## ASSIGNMENT:
Report every line from the following entries that contains the string "constraint".

## Saved entries:
- - - -

<file path="src/cil_pkg.sv">
package cil_pkg;

  // ------------------------------------------------------------
  // Register offsets
  // ------------------------------------------------------------
  localparam logic [7:0] ADDR_FAMILY = 8'h00;
  localparam logic [7:0] ADDR_CHIP   = 8'h01;
  localparam logic [7:0] ADDR_STATUS = 8'h0C;

  // ------------------------------------------------------------
  // Field positions
  // ------------------------------------------------------------
  localparam int RUN_BIT  = 0;
  localparam int REV_LSB  = 1;
  localparam int CHIP_LSB = 4;
  localparam int STS_ABSENT = 0;
  localparam int STS_BAD    = 1;
  localparam int STS_LOADED = 2;
  localparam int STS_RUN    = 3;

  // ------------------------------------------------------------
  // Reset values and EEPROM layout
  // ------------------------------------------------------------
  localparam logic       RUN_RST       = 1'h0;
  localparam logic [7:0] EE_ADDR_ID0   = 8'h00;
  localparam logic [7:0] EE_ADDR_ID1   = 8'h01;
  localparam logic [7:0] EE_ADDR_FIRST = 8'h02;
  localparam logic [1:0] STRAP_AUTO    = 2'h0;

  // ------------------------------------------------------------
  // Timing
  // ------------------------------------------------------------
  localparam int CLK_PERIOD_NS = 5;
  localparam int EE_WAIT_NS    = 100000;
  localparam int EE_WAIT_CYC   = EE_WAIT_NS / CLK_PERIOD_NS;
  localparam int SYNC_SETTLE   = 2;

  // ------------------------------------------------------------
  // Start-up sequencer states
  // ------------------------------------------------------------
  typedef enum logic [2:0] {
    S_STRAP   = 3'h0,
    S_WAIT_SW = 3'h1,
    S_ID0     = 3'h2,
    S_ID1     = 3'h3,
    S_LOAD    = 3'h4,
    S_RUN     = 3'h5
  } cil_state_t;

endpackage

</file>
<file path="src/cil_top.sv">
// Contract
// - Non-zero strap mode: switch starts only after software writes run bit one.
// - Non-zero strap mode with run bit zero: switch stays stopped.
// - Strap mode zero: try EEPROM first, then start without run bit write.
// - No EEPROM answer: keep strap and built-in default register values.
// - EEPROM present: byte 0 must match family, byte 1 [7:4] chip code.
// - Identification passes: EEPROM contents are written over register defaults.
// - Register one: read-only chip code bits 7-4, revision bits 3-1.
module cil_top #(
  parameter logic [7:0] FAMILY_CODE = 8'hA5,  // Arbitrary value
  parameter logic [3:0] CHIP_CODE   = 4'h5,   // Arbitrary value
  parameter logic [2:0] REVISION    = 3'h2,   // Arbitrary value
  parameter logic [7:0] LOAD_LAST   = 8'h0B,
  parameter int         EE_WAIT     = cil_pkg::EE_WAIT_CYC
) (
  // Clock and reset
  input  wire logic       i_clk_sys,
  input  wire logic       i_sys_rst,
  // Strap pins
  input  wire logic       i_strap_mode_pin_high,
  input  wire logic       i_strap_mode_pin_low,
  // Register port
  input  wire logic [7:0] i_reg_addr,
  input  wire logic [7:0] i_reg_wdata,
  input  wire logic       i_reg_wr,
  input  wire logic       i_reg_rd,
  output logic      [7:0] o_reg_rdata,
  // EEPROM byte reader
  output logic            o_ee_rd,
  output logic      [7:0] o_ee_addr,
  input  wire logic       i_ee_ack,
  input  wire logic [7:0] i_ee_data,
  // Register loading
  output logic            o_cfg_wr,
  output logic      [7:0] o_cfg_addr,
  output logic      [7:0] o_cfg_data,
  // Status
  output logic            o_use_defaults,
  output logic            o_switch_run
);
  import cil_pkg::*;

  localparam int CW = $clog2(EE_WAIT + SYNC_SETTLE + 1);

  // ------------------------------------------------------------
  // Parameter checks
  // ------------------------------------------------------------
  if (EE_WAIT < 1) begin : g_bad_wait
    $error("EE_WAIT must be at least one cycle");
  end
  if (LOAD_LAST < EE_ADDR_FIRST) begin : g_bad_last
    $error("LOAD_LAST below first loadable address");
  end

  cil_state_t       st_ff;
  cil_state_t       nxt_st;
  logic [1:0]       strap_s1_ff;
  logic [1:0]       strap_s2_ff;
  logic [1:0]       mode_ff;
  logic [CW-1:0]    wcnt_ff;
  logic             run_ff;
  logic             absent_ff;
  logic             bad_ff;
  logic             loaded_ff;
  logic [7:0]       ee_addr_ff;
  logic             cfg_wr_ff;
  logic [7:0]       cfg_addr_ff;
  logic [7:0]       cfg_data_ff;
  logic [7:0]       rdata_ff;
  logic             swrun_ff;
  logic             reading;
  logic             timeout;
  logic             wr_chip;

  // ------------------------------------------------------------
  // Strap synchroniser
  // ------------------------------------------------------------
  // Two flops per pin, no reset; the sequencer waits out the settle time
  always_ff @(posedge i_clk_sys) begin
    strap_s1_ff <= {i_strap_mode_pin_high, i_strap_mode_pin_low};
    strap_s2_ff <= strap_s1_ff;
  end

  // ------------------------------------------------------------
  // Start-up sequencer
  // ------------------------------------------------------------
  assign reading = (st_ff == S_ID0) || (st_ff == S_ID1) || (st_ff == S_LOAD);
  assign timeout = reading && !i_ee_ack && (wcnt_ff == CW'(EE_WAIT - 1));
  assign wr_chip = i_reg_wr && (i_reg_addr == ADDR_CHIP);

  // Next state
  always_comb begin
    nxt_st = st_ff;
    case (st_ff)
      S_STRAP: begin
        if (wcnt_ff == CW'(SYNC_SETTLE)) begin
          nxt_st = (strap_s2_ff == STRAP_AUTO) ? S_ID0 : S_WAIT_SW;
        end
      end
      S_WAIT_SW: begin
        if (run_ff) begin
          nxt_st = S_RUN;
        end
      end
      S_ID0: begin
        if (i_ee_ack) begin
          nxt_st = (i_ee_data == FAMILY_CODE) ? S_ID1 : S_RUN;
        end else if (timeout) begin
          nxt_st = S_RUN;
        end
      end
      S_ID1: begin
        if (i_ee_ack) begin
          nxt_st = (i_ee_data[7:4] == CHIP_CODE) ? S_LOAD : S_RUN;
        end else if (timeout) begin
          nxt_st = S_RUN;
        end
      end
      S_LOAD: begin
        if ((i_ee_ack && ee_addr_ff == LOAD_LAST) || timeout) begin
          nxt_st = S_RUN;
        end
      end
      S_RUN:   nxt_st = S_RUN;
      default: nxt_st = S_STRAP;
    endcase
  end

  // State register
  always_ff @(posedge i_clk_sys) begin
    if (i_sys_rst) begin
      st_ff <= S_STRAP;
    end else begin
      st_ff <= nxt_st;
    end
  end

  // Settle and answer-wait counter, restarted on every step
  always_ff @(posedge i_clk_sys) begin
    if (i_sys_rst) begin
      wcnt_ff <= '0;
    end else if (nxt_st != st_ff || i_ee_ack) begin
      wcnt_ff <= '0;
    end else if (st_ff == S_STRAP || reading) begin
      wcnt_ff <= wcnt_ff + CW'(1);
    end
  end

  // Strap mode caught once after reset release
  always_ff @(posedge i_clk_sys) begin
    if (i_sys_rst) begin
      mode_ff <= STRAP_AUTO;
    end else if (st_ff == S_STRAP && wcnt_ff == CW'(SYNC_SETTLE)) begin
      mode_ff <= strap_s2_ff;
    end
  end

  // EEPROM byte address
  always_ff @(posedge i_clk_sys) begin
    if (i_sys_rst) begin
      ee_addr_ff <= EE_ADDR_ID0;
    end else if (st_ff == S_ID0 && i_ee_ack) begin
      ee_addr_ff <= EE_ADDR_ID1;
    end else if (st_ff == S_ID1 && i_ee_ack) begin
      ee_addr_ff <= EE_ADDR_FIRST;
    end else if (st_ff == S_LOAD && i_ee_ack) begin
      ee_addr_ff <= ee_addr_ff + 8'h01;
    end
  end

  // Outcome flags of the EEPROM attempt
  always_ff @(posedge i_clk_sys) begin
    if (i_sys_rst) begin
      absent_ff <= 1'h0;
      bad_ff    <= 1'h0;
      loaded_ff <= 1'h0;
    end else begin
      if (st_ff == S_ID0 && timeout) begin
        absent_ff <= 1'h1;
      end
      if (st_ff == S_ID0 && i_ee_ack && i_ee_data != FAMILY_CODE) begin
        bad_ff <= 1'h1;
      end
      if (st_ff == S_ID1 && i_ee_ack && i_ee_data[7:4] != CHIP_CODE) begin
        bad_ff <= 1'h1;
      end
      if (st_ff == S_LOAD && i_ee_ack && ee_addr_ff == LOAD_LAST) begin
        loaded_ff <= 1'h1;
      end
    end
  end

  // Forward each checked byte as a register write
  always_ff @(posedge i_clk_sys) begin
    if (i_sys_rst) begin
      cfg_wr_ff   <= 1'h0;
      cfg_addr_ff <= 8'h00;
      cfg_data_ff <= 8'h00;
    end else begin
      cfg_wr_ff <= (st_ff == S_LOAD) && i_ee_ack;
      if (st_ff == S_LOAD && i_ee_ack) begin
        cfg_addr_ff <= ee_addr_ff;
        cfg_data_ff <= i_ee_data;
      end
    end
  end

  // ------------------------------------------------------------
  // Run control
  // ------------------------------------------------------------
  // Run bit written by software
  always_ff @(posedge i_clk_sys) begin
    if (i_sys_rst) begin
      run_ff <= RUN_RST;
    end else if (wr_chip) begin
      run_ff <= i_reg_wdata[RUN_BIT];
    end
  end

  // Strap mode zero runs on its own; others need the run bit
  always_ff @(posedge i_clk_sys) begin
    if (i_sys_rst) begin
      swrun_ff <= 1'h0;
    end else begin
      swrun_ff <= (st_ff == S_RUN) && (mode_ff == STRAP_AUTO || run_ff);
    end
  end

  // ------------------------------------------------------------
  // Register read port
  // ------------------------------------------------------------
  always_ff @(posedge i_clk_sys) begin
    if (i_sys_rst) begin
      rdata_ff <= 8'h00;
    end else if (i_reg_rd) begin
      case (i_reg_addr)
        ADDR_FAMILY: rdata_ff <= FAMILY_CODE;
        ADDR_CHIP:   rdata_ff <= {CHIP_CODE, REVISION, run_ff};
        ADDR_STATUS: rdata_ff <= {4'h0, swrun_ff, loaded_ff, bad_ff, absent_ff};
        default:     rdata_ff <= 8'h00;
      endcase
    end else begin
      rdata_ff <= 8'h00;
    end
  end

  assign o_reg_rdata    = rdata_ff;
  assign o_ee_rd        = reading;
  assign o_ee_addr      = ee_addr_ff;
  assign o_cfg_wr       = cfg_wr_ff;
  assign o_cfg_addr     = cfg_addr_ff;
  assign o_cfg_data     = cfg_data_ff;
  assign o_use_defaults = !loaded_ff;
  assign o_switch_run   = swrun_ff;
endmodule

</file>
<file path="config.mk">
export PLATFORM = sky130hd
export DESIGN_NAME = cil_top
export DESIGN_NICKNAME = d
export VERILOG_FILES = /design/src/cil_pkg.sv /design/src/cil_top.sv
export SDC_FILE = /design/constraint.sdc
export NUM_CORES = 1
export LEC_CHECK = 0
export BUFFER_PORTS_ARGS = -buffer_cell sky130_fd_sc_hd__buf_2
export CORE_MARGIN = 4
export CORE_UTILIZATION = 55
export CTS_BUF_LIST = sky130_fd_sc_hd__clkbuf_2
export DETAILED_ROUTE_END_ITERATION = 12
export GPL_ROUTABILITY_DRIVEN = 1
export PLACE_DENSITY = 0.79
export SYNTH_ARGS = -nofsm -noshare
export SYNTH_HDL_FRONTEND = slang
export SYNTH_SLANG_ARGS = --single-unit
</file>
<file path="constraint.sdc">
create_clock -name i_clk_sys -period 2.65 [get_ports i_clk_sys]
set_input_delay 0.53 -clock i_clk_sys [delete_from_list [all_inputs] [get_ports i_clk_sys]]
set_output_delay 0.53 -clock i_clk_sys [all_outputs]
set_load 0.05 [all_outputs]
</file>
Word-level counts from Yosys, hierarchy flattened --
Cells that the tools add are included.
Word-level totals: flip-flop bits (word level) 62, output and inout bits 36, logic and storage cells 83
Cells by class: add/sub/neg operators 2, equality and inequality tests 15, muxes and demuxes 16, bitwise logic cells 1, reduce and logical (&&, ||, !) cells 32
Operator list (number):
- 8-bit case mux with 3 select lines | 1
- 3-bit two-way mux | 7
- 3-bit case mux with 6 select lines | 1
- 8-bit by 4-bit == test with 1-bit output, second input constant | 2
- 15-bit by 1-bit adder with 15-bit output, second input constant | 1
- 15-bit == test, second input constant | 1
- 15-bit by 2-bit == test with 1-bit output, second input constant | 1
- 1-bit logical AND | 13
- 8-bit by 1-bit adder with 8-bit output, second input constant | 1
- 8-bit by 1-bit == test with 1-bit output, second input constant | 1
- 8-bit == test, second input constant | 1
- 8-bit zero test | 1
- 8-bit != test, second input constant | 1
- 3-bit by 2-bit == test with 1-bit output, second input constant | 2
- 3-bit == test, second input constant | 2
- 1-bit logical OR | 6
- 2-bit two-way mux | 3
- 2-bit OR reduction | 3
- 4-bit by 3-bit == test with 1-bit output, second input constant | 1
- 2-bit zero test | 2
- 1-bit two-way mux | 4
- 4-bit by 3-bit != test with 1-bit output, second input constant | 1
- 2-bit nonzero test | 2
- 3-bit by 1-bit == test with 1-bit output, second input constant | 1
- 6 further kinds | 7

Longest topological paths before layout --
Gate-level depths: netlist (run 1).
depth in word-level cells 11, depth in mapped cells 7

Worst setup path after synthesis (run 1) --
No wires, ideal clock.
path type register -> output, start reg st_ff[1], end out o_ee_rd, arrival time 1.804 ns, slack 0.316 ns, cell stages (with the launch flop) 4, buffers on the path 1, cell sequence dfxtp_1 clkbuf_1 nand2b_1 o21ai_0
On the way: word-level cells in the longest chain between the ends 3, elaborated cells on any way between the ends 5
RTL lines:
- start: declaration | line cil_top.sv:55 | cil_state_t st_ff;
- start signal: assignment | line cil_top.sv:134 | st_ff <= nxt_st;
- 3-bit by 2-bit == test with 1-bit output | line cil_top.sv:87 | assign reading = (st_ff == S_ID0) || (st_ff == S_ID1) || (st_ff == S_LOAD);
- 1-bit logical OR | line cil_top.sv:87
- 1-bit logical OR (*) | line cil_top.sv:87
- end: declaration | line cil_top.sv:29 | output logic o_ee_rd,
Every way passes the cells marked *; elsewhere a longest branch is shown, timed or not.

Worst setup path in the final report (run 1) --
Same ends and word-level chain as after synthesis.

==> results.toml, run 1 <==
[sta]
hold_viol_final = 0
finalWorstSetupSlack_ns = 0.300
max_freq_ghz = 0.426
clock_skew_ns = 0.0221
worst_pin_slew_ns = 0.657
finalSetupViolations = 0
fin_crit_sh = 0.887
slew_headroom = 0.549
fin_crit_ns = 2.35
setup_tns_ns = 0
drv_slew = 0
rsz0062_at_grt = "no"

[routing]
wl_um = 5700
drt_iter0_markers = 105
dr.pass1.iters = 4
vias_per_cell = 5.53
num_vias = 2301
antenna_left = 0
routedWlPerCell_um = 13.7
route.detailed.drc = 0

[global_route]
grt_pass1_wl_um = 9410
grt_pass1_vias = 2077
grt_max_degree = 30
antenna_found_initial = 0
grt_usage = 0.196
grt.overflow.total = 0

[clock_network]
cts.sinks = 60
clkTransAtPathRegs_ns = 0.16
cts_root_buffer = "clkbuf_2"
post_cts_resize_count = 0
postCtsHoldBufs = 0
cts_tree = "yes"
cts_buffers = 9
cts_max_level = 3
cts_buffer_depth = 2
post_cts_buffers = 0
clk_latency_ns = 0.47

[floorplanning]
core_area_um2 = 4470
num_rows = 24
ios = 67
start_util = 0.588
die_y_um = 77.1
die_w_um = 77.1
die-area_um2 = 5950

[synth]
synthFlopType = "dfxtp_1"
synth-edff-count = 0
avgSynthCellArea_um2 = 8.79
yosysTopAreaCell = "dfxtp_1"
synthTopCellsByCount = "dfxtp_1 (60), nand2_1 (40), nor2_1 (37), a21oi_1 (28)"
yosys_warnings = 0
syn_nets = 333
synthArstFlopShare = 0
yosys-top-cells-area = "dfxtp_1 (46%), nand2_1 (5.7%), a21oi_1 (5.3%)"
ys_ff_latch = 60
synth_top_area_frac = 0.457
yosysMostFrequentCell = "dfxtp_1"
seq_area_frac_synth = 0.457
yosys.cell_types.count = 48
synth.cell_area_um2 = 2630
syn_inst = 299

[critical_path]
cp_cell_sequence = "nand2b_1 > o21ai_0 > buf_2"
slowest_stage = "dfxtp_1"
start_kind = "flip-flop"
end_kind = "primary output"
crit_fanout = 16
crit_type = "reg2out"
crit_required_ns = 2.12
cp_slowest_stage_delay_ns = 0.68
cp_data_arrival_time_ns = 1.82

[power_and_ir_drop]
p_per_area_nw_per_um2 = 538
leakage_uw = 0.00125
ir_worst_vdd_mv = 0.641
power_uw = 1660

[place]
dp.cells = 400
placed_area_um2 = 2960
globalplace.congestion = 0.853
place_hpwl_um = 4100
numPortBuffers = 59
dp_slack_ns = 0.497

[outcome]
status = "complete, no violations"

[finish]
final_area_um2 = 3090
finalNonFillerCells = 416
antennaDiodeCount = 0
syn_to_final_growth_pct = 17.7
nNetsFinal = 393
drive_above_1_share = 0.245

[min_path]
hold_path.class = "in2reg"

[flow_run]
drv_cap = 0
-- cell type report --
type / instances / area [um^2]
fill: 366 / 1380
timing repair buffer: 63 / 325
clock inverter: 7 / 91.3
clock buffer: 9 / 45.0
sequential: 60 / 1200
multi-input combinational: 221 / 1350
tap: 52 / 65.1
inverter: 4 / 15.0
-- layer usage --
layer,global-route usage,share of wire,up-vias
li1,-,-,1173
met1,0.253,0.47,1043
met2,0.301,0.44,77
met3,0.0574,0.081,8
met4,0.0872,0.013,0
met5,0,0,-
-- layout by cell type (no fill, tap or decap), drive strengths merged, types with 2 or more instances in the layout --
master,count
nor4,7
clkbuf,9
a31oi,3
a2111oi,2
nand2,41
nand3,13
buf,63
nor4b,2
or2,2
inv,4
o21a,3
o21ai,3
bufinv,2
and4,3
dfxtp,60
clkinv,5
or4,4
nor3,11
a21oi,28
ha,3
mux2i,5
nand4,8
xnor2,7
nor4bb,3
nor2,37
xor2,13
nand2b,4
and3,4
-- flip-flops by register name, summed over array words and instances, names as in the netlist --
register      cells
absent_ff         1
bad_ff            1
loaded_ff         1
mode_ff           2
o_cfg_addr        8
o_cfg_data        8
o_cfg_wr          1
o_ee_addr         8
o_reg_rdata       6
o_switch_run      1
run_ff            1
st_ff             3
strap_s1_ff       2
strap_s2_ff       2
wcnt_ff          15
-- where the power goes --
part	total, uW	switching, uW	internal, uW	leakage [uW]
Clock	644	334	310	0.0000833
Combinational	100	60.7	39.7	0.000681
Sequential	921	8.50	912	0.000485
Total	1660	403	1260	0.00125
-- logic make-up (layout without fill, tap and decap cells) --
group,Yosys count,count (layout),synth area share
buf+inv,18,83,0.0295
simple gates,147,147,0.296
fa+ha+maj,3,3,0.0143
mux,6,6,0.0233
flops,60,60,0.457
compound gates,45,45,0.113
xor+xnor,20,20,0.0666
-- worst max-delay path: cells and delay by family, from the launching register on --
| family | cells | cell delay, ns |
|---|---|---|
| DFF | 1 | 0.68 |
| buffers and inverters | 1 | 0.29 |
| and+or+nand+nor | 1 | 0.24 |
| AOI/OAI and AO/OA | 1 | 0.15 |
-- final timing paths --
check / cells after the start / startpoint / slack (ns) / to
worst min-delay path: 1 / i_strap_mode_pin_low / 0.16 / strap_s1_ff[0]$_DFF_P_
worst max-delay path: 3 / st_ff[1]$_SDFF_PP0_ / 0.30 / o_ee_rd
worst max register to register: 6 / wcnt_ff[0]$_SDFFE_PP0P_ / 0.47 / wcnt_ff[1]$_SDFFE_PP0P_
worst min register to register: 0 / strap_s1_ff[1]$_DFF_P_ / 0.35 / strap_s2_ff[1]$_DFF_P_
-- per-stage QoR --
step / util / hold slack (ns)
final: 0.691 / 0.158
after global routing: 0.691 / 0.113
after CTS: 0.691 / 0.116
after detailed placement: 0.661 / 0.322
after global placement: 0.661 / 0.311
after floorplan: - / 0.310
(Power assumes the default switching activity.)
==> run 2, diff against run 1 <==
- CORE_UTILIZATION: 55 -> 52
- CTS_BUF_LIST: sky130_fd_sc_hd__clkbuf_2 -> sky130_fd_sc_hd__clkbuf_16
- PLACE_DENSITY: 0.79 -> 0.75
==> run 2 against run 1 <==
Effect of this change: fmax increased by 3.5%; sequential share of layout area fell by 1.9 points; final cell count is 3.1% higher; wire length increased by 4.3%.
==> results.toml, run 2 (same netlist as run 1, synthesis figures left out) <==
[clock_network]
cts.sinks = 60
cts_max_level = 3
cts_buffer_depth = 2
cts_tree = "yes"
postCtsHoldBufs = 0
cts_buffers = 9
post_cts_resize_count = 0
clkTransAtPathRegs_ns = 0.05
cts_root_buffer = "clkbuf_16"
post_cts_buffers = 0
clk_latency_ns = 0.32

[place]
numPortBuffers = 59
dp_slack_ns = 0.391
place_hpwl_um = 4160
placed_area_um2 = 2980
dp.cells = 415
globalplace.congestion = 0.805

[finish]
fill_cells = 410
layout_common_cells = "dfxtp_1 (60), buf_2 (59), nand2_1 (40)"
final_area_um2 = 3250
final_common_cell = "dfxtp_1"
drive_above_1_share = 0.238
largest_reg_flops = 15
ff_latch_area_um2 = 1200
top_register = "wcnt_ff"
antennaDiodeCount = 0
syn_to_final_growth_pct = 23.6
nNetsFinal = 393
multi_input_area_um2 = 1350
finalNonFillerCells = 429

[global_route]
grt.overflow.total = 0
grt_pass1_vias = 2103
antenna_found_initial = 0
grt_pass1_wl_um = 9820
grt_usage = 0.196
grt_max_degree = 30

[sta]
slew_headroom = 0.546
fin_crit_ns = 2.27
setup_tns_ns = 0
rsz0062_at_grt = "no"
fin_crit_sh = 0.856
hold_viol_final = 0
worst_pin_slew_ns = 0.675
drv_slew = 0
finalSetupViolations = 0
max_freq_ghz = 0.441
hold_ws_ns = 0.315
finalWorstSetupSlack_ns = 0.381
clock_skew_ns = 0.00661

[routing]
antenna_left = 0
route.detailed.drc = 0
drt_iter0_markers = 144
dr.pass1.iters = 4
num_vias = 2329
vias_per_cell = 5.43
routedWlPerCell_um = 13.9
wl_um = 5950

[floorplanning]
core_area_um2 = 4820
die-area_um2 = 6260
start_util = 0.546
ios = 67
num_rows = 25
die_w_um = 79.1
die_y_um = 79.1

[outcome]
status = "complete, no violations"

[critical_path]
start_kind = "flip-flop"
crit_required_ns = 2.82
end_kind = "flip-flop"
crit_type = "reg2reg"
crit_fanout = 9
cp_data_arrival_time_ns = 2.44

[power_and_ir_drop]
power.share.sequential = 0.441
pwr-share-clk = 0.511
leakage_uw = 0.00131
power_frac_comb = 0.049
p_per_area_nw_per_um2 = 644
p_switching_uw = 434
ir_worst_vdd_mv = 0.431
internal_power_uw = 1660
switching_share = 0.208

[min_path]
hold_path.class = "in2reg"

[flow_run]
drv_cap = 0
==> run 2: changes by cell type in the layout (fill, tap and decap cells not counted) <==
cell | previous run | this run
bufinv_16 | 2 | 1
clkbuf_16 | 0 | 9
clkbuf_2 | 9 | 0
clkinv_1 | 1 | 0
clkinv_4 | 2 | 0
inv_1 | 4 | 6
==> run 2: power by group through the flow <==
stage,Clock [uW],Sequential (uW),Combinational [uW]
floorplan,0,938,63.5
global placement,0,939,98.3
detailed placement,0,940,99.0
CTS,1070,922,102
global route,1120,922,112
finish,1070,922,101
==> run 2: critical path, cell delays in order (launching register included) <==
cell,delay [ns]
dfxtp_1,0.40
ha_1,0.28
or4bb_1,0.55
nor4_4,0.33
nor4_1,0.13
a31oi_4,0.33
a2111oi_2,0.09
==> run 2: cell type report <==
cell class,instances,area share
Inverter,4,0.00462
Clock buffer,9,0.0693
Sequential cell,60,0.370
Timing Repair Buffer,63,0.100
Multi-Input combinational cell,221,0.416
Tap cell,67,0.0258
Clock inverter,5,0.0146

- - - -

## REPLY:
export SDC_FILE = /design/constraint.sdc
<file path="constraint.sdc">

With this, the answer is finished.